SPOJ INVCNT - how?

Question

can anyone help me with this task http://www.spoj.com/problems/INVCNT/ . First I try to think in BIT-way but I can't. Can anyone explain the solution of this task with BIT. BIT- Binary indexed tree c++

Answer 1

Assuming you know how to solve the following problem in O(log n) per query and update using a BIT:

Given an array A[1 .. n], implement the following functions efficiently:
query(x, y) = return A[x] + A[x+1] + ... + A[y]
update(x, v) = set A[x] = v

You can solve your current problem like this: first, normalize your array values. This means that you must transform all of your values such that they are in the interval [1, n]. You can do this with a sort. For example, 5, 2, 8 will become 2, 1, 3. (Note: 1, 2, 3 are indexes in the sorted order of 5, 2, 8)

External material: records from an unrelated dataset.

==> src/rtl/temperature_scanner.sv <==
// temperature_scanner: multi-channel sequential temperature calculator.
// Snapshots a base/reference pair and CHANNELS ADC samples on start. Each
// channel then goes through a restoring divider, so that
// tempc = tc_base + adc/tc_ref and drd = adc % tc_ref. The results are
// streamed out with a valid strobe, and a per-scan maximum is tracked.
// All outputs are registered, so each one trails the FSM state that
// produces it by one cycle.
module temperature_scanner #(
    parameter int CHANNELS = 4,
    parameter int ADC_W    = 16,
    parameter int REF_W    = 8,
    parameter int OUT_W    = 32,
    localparam int CH_W    = (CHANNELS > 1) ? $clog2(CHANNELS) : 1
) (
    input  logic                      clk,
    input  logic                      rst,
    input  logic                      start,
    input  logic [OUT_W-1:0]          tc_base,
    input  logic [REF_W-1:0]          tc_ref,
    input  logic [ADC_W*CHANNELS-1:0] adc_data,
    output logic                      busy,
    output logic                      res_valid,
    output logic [CH_W-1:0]           res_ch,
    output logic [OUT_W-1:0]          tempc,
    output logic [OUT_W-1:0]          drd,
    output logic                      div_err,
    output logic                      done,
    output logic [OUT_W-1:0]          scan_max,
    output logic [CH_W-1:0]           scan_max_ch
);

    localparam int CNT_W = (ADC_W > 1) ? $clog2(ADC_W) : 1;

    typedef enum logic [2:0] {
        ST_IDLE = 3'd0,
        ST_LOAD = 3'd1,
        ST_DIV  = 3'd2,
        ST_EMIT = 3'd3,
        ST_DONE = 3'd4
    } state_t;

    state_t             state_r, state_s;

    // Scan snapshot
    logic [OUT_W-1:0]   tc_base_r;
    logic [REF_W-1:0]   tc_ref_r;
    logic [ADC_W-1:0]   adc_snap_r [CHANNELS];
    logic [CH_W-1:0]    ch_r;

    // Divider: dvd_r shifts the dividend out and the quotient in
    logic [ADC_W-1:0]   dvd_r;
    logic [REF_W-1:0]   rem_r;
    logic [CNT_W-1:0]   bit_cnt_r;
    logic               err_r;

    // Running maximum of the scan in progress
    logic [OUT_W-1:0]   run_max_r;
    logic [CH_W-1:0]    run_max_ch_r;

    // Registered outputs
    logic               busy_r, res_valid_r, div_err_r, done_r;
    logic [CH_W-1:0]    res_ch_r, scan_max_ch_r;
    logic [OUT_W-1:0]   tempc_r, drd_r, scan_max_r;

    // Combinational helpers
    logic [ADC_W-1:0]   adc_cur_s;
    logic [REF_W:0]     rem_sh_s, ref_ext_s;
    logic [REF_W-1:0]   rem_step_s;
    logic               sub_ok_s;
    logic [OUT_W-1:0]   tempc_s, drd_s;
    logic               last_ch_s;

    assign adc_cur_s = adc_snap_r[ch_r];
    assign ref_ext_s = {1'b0, tc_ref_r};
    assign last_ch_s = (ch_r == CH_W'(CHANNELS - 1));

    // One restoring-division step, plus the result values presented in EMIT
    always_comb begin
        rem_sh_s = {rem_r, dvd_r[ADC_W-1]};
        if (rem_sh_s >= ref_ext_s) begin
            sub_ok_s   = 1'b1;
            rem_step_s = REF_W'(rem_sh_s - ref_ext_s);
        end else begin
            sub_ok_s   = 1'b0;
            rem_step_s = REF_W'(rem_sh_s);
        end
        tempc_s = tc_base_r + OUT_W'(dvd_r);
        if (err_r) begin
            drd_s = OUT_W'(adc_cur_s);
        end else begin
            drd_s = OUT_W'(rem_r);
        end
    end

    // FSM state register
    always_ff @(posedge clk or posedge rst) begin
        if (rst) begin
            state_r <= ST_IDLE;
        end else begin
            state_r <= state_s;
        end
    end

    // FSM next-state logic
    always_comb begin
        state_s = state_r;
        case (state_r)
            ST_IDLE: begin
                if (start) state_s = ST_LOAD;
                else       state_s = ST_IDLE;
            end
            ST_LOAD: begin
                if (tc_ref_r == {REF_W{1'b0}}) state_s = ST_EMIT;
                else                           state_s = ST_DIV;
            end
            ST_DIV: begin
                if (bit_cnt_r == {CNT_W{1'b0}}) state_s = ST_EMIT;
                else                            state_s = ST_DIV;
            end
            ST_EMIT: begin
                if (last_ch_s) state_s = ST_DONE;
                else           state_s = ST_LOAD;
            end
            ST_DONE: state_s = ST_IDLE;
            default: state_s = ST_IDLE;
        endcase
    end

    // Snapshot, divider datapath, running maximum and registered outputs
    always_ff @(posedge clk or posedge rst) begin
        if (rst) begin
            tc_base_r     <= {OUT_W{1'b0}};
            tc_ref_r      <= {REF_W{1'b0}};
            for (int i = 0; i < CHANNELS; i++) adc_snap_r[i] <= {ADC_W{1'b0}};
            ch_r          <= {CH_W{1'b0}};
            dvd_r         <= {ADC_W{1'b0}};
            rem_r         <= {REF_W{1'b0}};
            bit_cnt_r     <= {CNT_W{1'b0}};
            err_r         <= 1'b0;
            run_max_r     <= {OUT_W{1'b0}};
            run_max_ch_r  <= {CH_W{1'b0}};
            busy_r        <= 1'b0;
            res_valid_r   <= 1'b0;
            done_r        <= 1'b0;
            div_err_r     <= 1'b0;
            res_ch_r      <= {CH_W{1'b0}};
            tempc_r       <= {OUT_W{1'b0}};
            drd_r         <= {OUT_W{1'b0}};
            scan_max_r    <= {OUT_W{1'b0}};
            scan_max_ch_r <= {CH_W{1'b0}};
        end else begin
            busy_r      <= (state_r != ST_IDLE);
            res_valid_r <= (state_r == ST_EMIT);
            done_r      <= (state_r == ST_DONE);
            case (state_r)
                ST_IDLE: begin
                    if (start) begin
                        tc_base_r <= tc_base;
                        tc_ref_r  <= tc_ref;
                        for (int i = 0; i < CHANNELS; i++) begin
                            adc_snap_r[i] <= adc_data[i*ADC_W +: ADC_W];
                        end
                        ch_r <= {CH_W{1'b0}};
                    end
                end
                ST_LOAD: begin
                    rem_r     <= {REF_W{1'b0}};
                    bit_cnt_r <= CNT_W'(ADC_W - 1);
                    if (tc_ref_r == {REF_W{1'b0}}) begin
                        dvd_r <= {ADC_W{1'b1}};
                        err_r <= 1'b1;
                    end else begin
                        dvd_r <= adc_cur_s;
                        err_r <= 1'b0;
                    end
                end
                ST_DIV: begin
                    dvd_r     <= {dvd_r[ADC_W-2:0], sub_ok_s};
                    rem_r     <= rem_step_s;
                    bit_cnt_r <= bit_cnt_r - CNT_W'(1);
                end
                ST_EMIT: begin
                    res_ch_r  <= ch_r;
                    tempc_r   <= tempc_s;
                    drd_r     <= drd_s;
                    div_err_r <= err_r;
                    if (!err_r && (tempc_s > run_max_r)) begin
                        run_max_r    <= tempc_s;
                        run_max_ch_r <= ch_r;
                    end
                    if (!last_ch_s) begin
                        ch_r <= ch_r + CH_W'(1);
                    end
                end
                ST_DONE: begin
                    scan_max_r    <= run_max_r;
                    scan_max_ch_r <= run_max_ch_r;
                    run_max_r     <= {OUT_W{1'b0}};
                    run_max_ch_r  <= {CH_W{1'b0}};
                end
                default: begin
                    ch_r <= {CH_W{1'b0}};
                end
            endcase
        end
    end

    assign busy        = busy_r;
    assign res_valid   = res_valid_r;
    assign res_ch      = res_ch_r;
    assign tempc       = tempc_r;
    assign drd         = drd_r;
    assign div_err     = div_err_r;
    assign done        = done_r;
    assign scan_max    = scan_max_r;
    assign scan_max_ch = scan_max_ch_r;

endmodule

Then, for each i, we will answer how many inversions A[i] generates with elements j < i. For this, we need to find the number of elements before i that are larger than i. This is equivalent to query(A[i] + 1, n).

After this query, we do update(A[i], 1).

Here's how this works: our BIT array will initially be filled with zeros. A 1 at position k in this array means that we have encountered the value k in our iterating over the given array. By calling query(A[i] + 1, n), we find how many inversions A[i] generates with elements before it, because we query how many elements larger than it we have iterated over so far.

After finding this, we need to mark A[i] as visited. We do this by updating the position A[i] in our BIT array and putting a 1 at it: update(A[i], 1).

Since the numbers in the array are distinct from 1 to n, your BIT array has size n and the complexities are logarithmic in n.

Write if you want details on how to solve the initial problem, although it is a classic and you should be able to easily find code on Google.

Note: the problem also has a nifty solution using merge sort that you might want to think about.